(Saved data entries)
————————

File: config.mk
export PLATFORM = sky130hd
export DESIGN_NAME = id_ex_stage
export DESIGN_NICKNAME = d
export VERILOG_FILES = /design/src/rtl/id_ex_stage.sv
export SDC_FILE = /design/constraint.sdc
export NUM_CORES = 1
export LEC_CHECK = 0
export ABC_AREA = 1
export ABC_CLOCK_PERIOD_IN_PS = 2390
export BUFFER_PORTS_ARGS = -buffer_cell sky130_fd_sc_hd__buf_4
export CORE_MARGIN = 8
export CORE_UTILIZATION = 49
export DETAILED_ROUTE_END_ITERATION = 12
export PLACE_DENSITY = 0.86
export SKIP_CTS_REPAIR_TIMING = 1
export SLEW_MARGIN = 15
export SYNTH_ARGS = -nofsm -noshare
export SYNTH_HDL_FRONTEND = slang
export SYNTH_SLANG_ARGS = --single-unit
File: constraint.sdc
create_clock -name clk -period 2.39 [get_ports clk]
set_input_delay 0.239 -clock clk [delete_from_list [all_inputs] [get_ports clk]]
set_output_delay 0.239 -clock clk [all_outputs]
set_load 0.01 [all_outputs]
File: src/rtl/id_ex_stage.sv
// ID/EX pipeline register for the 16-bit MIPS pipeline: latches decoded operands/control,
// detects load-use hazards, and forwards EX/MEM and MEM/WB results into the ALU operands.
module id_ex_stage #(
    parameter int DATA_W = 16,
    parameter int REG_W  = 3,
    parameter int OP_W   = 3
) (
    input  logic              clk,
    input  logic              rst,
    input  logic              idValid,
    input  logic [REG_W-1:0]  idRs,
    input  logic [REG_W-1:0]  idRt,
    input  logic [REG_W-1:0]  idRd,
    input  logic [DATA_W-1:0] idRsData,
    input  logic [DATA_W-1:0] idRtData,
    input  logic [DATA_W-1:0] idImm,
    input  logic              idAluSrc,
    input  logic [OP_W-1:0]   idAluOp,
    input  logic              idMemRead,
    input  logic              idMemWrite,
    input  logic              idRegWrite,
    input  logic              idMemToReg,
    input  logic              flush,
    input  logic              exMemRegWrite,
    input  logic [REG_W-1:0]  exMemRd,
    input  logic [DATA_W-1:0] exMemAluResult,
    input  logic              memWbRegWrite,
    input  logic [REG_W-1:0]  memWbRd,
    input  logic [DATA_W-1:0] memWbData,
    output logic              stall,
    output logic              exValid,
    output logic [DATA_W-1:0] exA,
    output logic [DATA_W-1:0] exB,
    output logic [DATA_W-1:0] exStoreData,
    output logic [OP_W-1:0]   exAluOp,
    output logic [REG_W-1:0]  exRd,
    output logic              exMemRead,
    output logic              exMemWrite,
    output logic              exRegWrite,
    output logic              exMemToReg,
    output logic [1:0]        fwdA,
    output logic [1:0]        fwdB
);

    logic              r_valid;
    logic [REG_W-1:0]  r_rs;
    logic [REG_W-1:0]  r_rt;
    logic [REG_W-1:0]  r_rd;
    logic [DATA_W-1:0] r_rsData;
    logic [DATA_W-1:0] r_rtData;
    logic [DATA_W-1:0] r_imm;
    logic              r_aluSrc;
    logic [OP_W-1:0]   r_aluOp;
    logic              r_memRead;
    logic              r_memWrite;
    logic              r_regWrite;
    logic              r_memToReg;

    logic              w_rsHit;
    logic              w_rtHit;
    logic              w_stall;
    logic [1:0]        w_fwdA;
    logic [1:0]        w_fwdB;
    logic [DATA_W-1:0] w_rsFwd;
    logic [DATA_W-1:0] w_rtFwd;

    // rt only matters when it is actually read as a register: ALU B operand or store data.
    assign w_rsHit = (r_rd == idRs);
    assign w_rtHit = (r_rd == idRt) && (!idAluSrc || idMemWrite);
    assign w_stall = !rst && r_valid && r_memRead && idValid &&
                     (r_rd != '0) && (w_rsHit || w_rtHit);

    always_ff @(posedge clk) begin
        if (rst || flush || w_stall) begin
            // Reset and bubble share one clear path; every field zeroes for determinism.
            r_valid    <= 1'b0;
            r_rs       <= '0;
            r_rt       <= '0;
            r_rd       <= '0;
            r_rsData   <= '0;
            r_rtData   <= '0;
            r_imm      <= '0;
            r_aluSrc   <= 1'b0;
            r_aluOp    <= '0;
            r_memRead  <= 1'b0;
            r_memWrite <= 1'b0;
            r_regWrite <= 1'b0;
            r_memToReg <= 1'b0;
        end else begin
            r_valid    <= idValid;
            r_rs       <= idRs;
            r_rt       <= idRt;
            r_rd       <= idRd;
            r_rsData   <= idRsData;
            r_rtData   <= idRtData;
            r_imm      <= idImm;
            r_aluSrc   <= idAluSrc;
            r_aluOp    <= idAluOp;
            r_memRead  <= idMemRead;
            r_memWrite <= idMemWrite;
            r_regWrite <= idRegWrite;
            r_memToReg <= idMemToReg;
        end
    end

    // EX/MEM is younger than MEM/WB, so it wins when both target the same register.
    always_comb begin
        w_fwdA = 2'b00;
        if (exMemRegWrite && (exMemRd != '0) && (exMemRd == r_rs))
            w_fwdA = 2'b10;
        else if (memWbRegWrite && (memWbRd != '0) && (memWbRd == r_rs))
            w_fwdA = 2'b01;
    end

    always_comb begin
        w_fwdB = 2'b00;
        if (exMemRegWrite && (exMemRd != '0) && (exMemRd == r_rt))
            w_fwdB = 2'b10;
        else if (memWbRegWrite && (memWbRd != '0) && (memWbRd == r_rt))
            w_fwdB = 2'b01;
    end

    always_comb begin
        case (w_fwdA)
            2'b10:   w_rsFwd = exMemAluResult;
            2'b01:   w_rsFwd = memWbData;
            default: w_rsFwd = r_rsData;
        endcase
        case (w_fwdB)
            2'b10:   w_rtFwd = exMemAluResult;
            2'b01:   w_rtFwd = memWbData;
            default: w_rtFwd = r_rtData;
        endcase
    end

    assign stall       = w_stall;
    assign exValid     = r_valid;
    assign exA         = w_rsFwd;
    assign exB         = r_aluSrc ? r_imm : w_rtFwd;
    assign exStoreData = w_rtFwd;
    assign exAluOp     = r_aluOp;
    assign exRd        = r_rd;
    assign exMemRead   = r_memRead;
    assign exMemWrite  = r_memWrite;
    assign exRegWrite  = r_regWrite;
    assign exMemToReg  = r_memToReg;
    assign fwdA        = w_fwdA;
    assign fwdB        = w_fwdB;

endmodule
[src/flat_wrapper.sv]
// flat-port wrapper written by rule: the top's interface ports become plain ports
module ppu_pixel_streamer_flat 
#(
    parameter int unsigned FIFO_DEPTH = 64,
    parameter int unsigned WIDTH      = 256,
    parameter int unsigned HEIGHT     = 240
)
  (i_clk, i_reset_n, i_ce, i_color, i_cycle, i_scanline, i_enable, o_fifo_level, o_frame_count, o_drop_count, o_overflow, m_stream_m_valid, m_stream_m_data, m_stream_m_sof, m_stream_m_eol, m_stream_m_ready);
  ppu_pixel_streamer_if m_stream_i ();
  input  logic i_clk;
  input  logic i_reset_n;
  input  logic i_ce;
  input  logic [5:0] i_color;
  input  logic [8:0] i_cycle;
  input  logic [8:0] i_scanline;
  input  logic i_enable;
  output logic [$clog2(FIFO_DEPTH):0] o_fifo_level;
  output logic [31:0] o_frame_count;
  output logic [15:0] o_drop_count;
  output logic o_overflow;
  output wire logic [$bits(m_stream_i.m_valid)-1:0] m_stream_m_valid;
  output wire logic [$bits(m_stream_i.m_data)-1:0] m_stream_m_data;
  output wire logic [$bits(m_stream_i.m_sof)-1:0] m_stream_m_sof;
  output wire logic [$bits(m_stream_i.m_eol)-1:0] m_stream_m_eol;
  input wire logic [$bits(m_stream_i.m_ready)-1:0] m_stream_m_ready;
  assign m_stream_m_valid = m_stream_i.m_valid;
  assign m_stream_m_data = m_stream_i.m_data;
  assign m_stream_m_sof = m_stream_i.m_sof;
  assign m_stream_m_eol = m_stream_i.m_eol;
  assign m_stream_i.m_ready = m_stream_m_ready;
  ppu_pixel_streamer #(.FIFO_DEPTH(FIFO_DEPTH), .WIDTH(WIDTH), .HEIGHT(HEIGHT)) u_core (.i_clk(i_clk), .i_reset_n(i_reset_n), .i_ce(i_ce), .i_color(i_color), .i_cycle(i_cycle), .i_scanline(i_scanline), .i_enable(i_enable), .m_stream(m_stream_i), .o_fifo_level(o_fifo_level), .o_frame_count(o_frame_count), .o_drop_count(o_drop_count), .o_overflow(o_overflow));
endmodule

————————

WHAT IS REQUIRED:
Among the lines above, return those that contain the string "exMemRegWrite".

TASK SOLUTION:
    input  logic              exMemRegWrite,
        if (exMemRegWrite && (exMemRd != '0) && (exMemRd == r_rs))
        if (exMemRegWrite && (exMemRd != '0) && (exMemRd == r_rt))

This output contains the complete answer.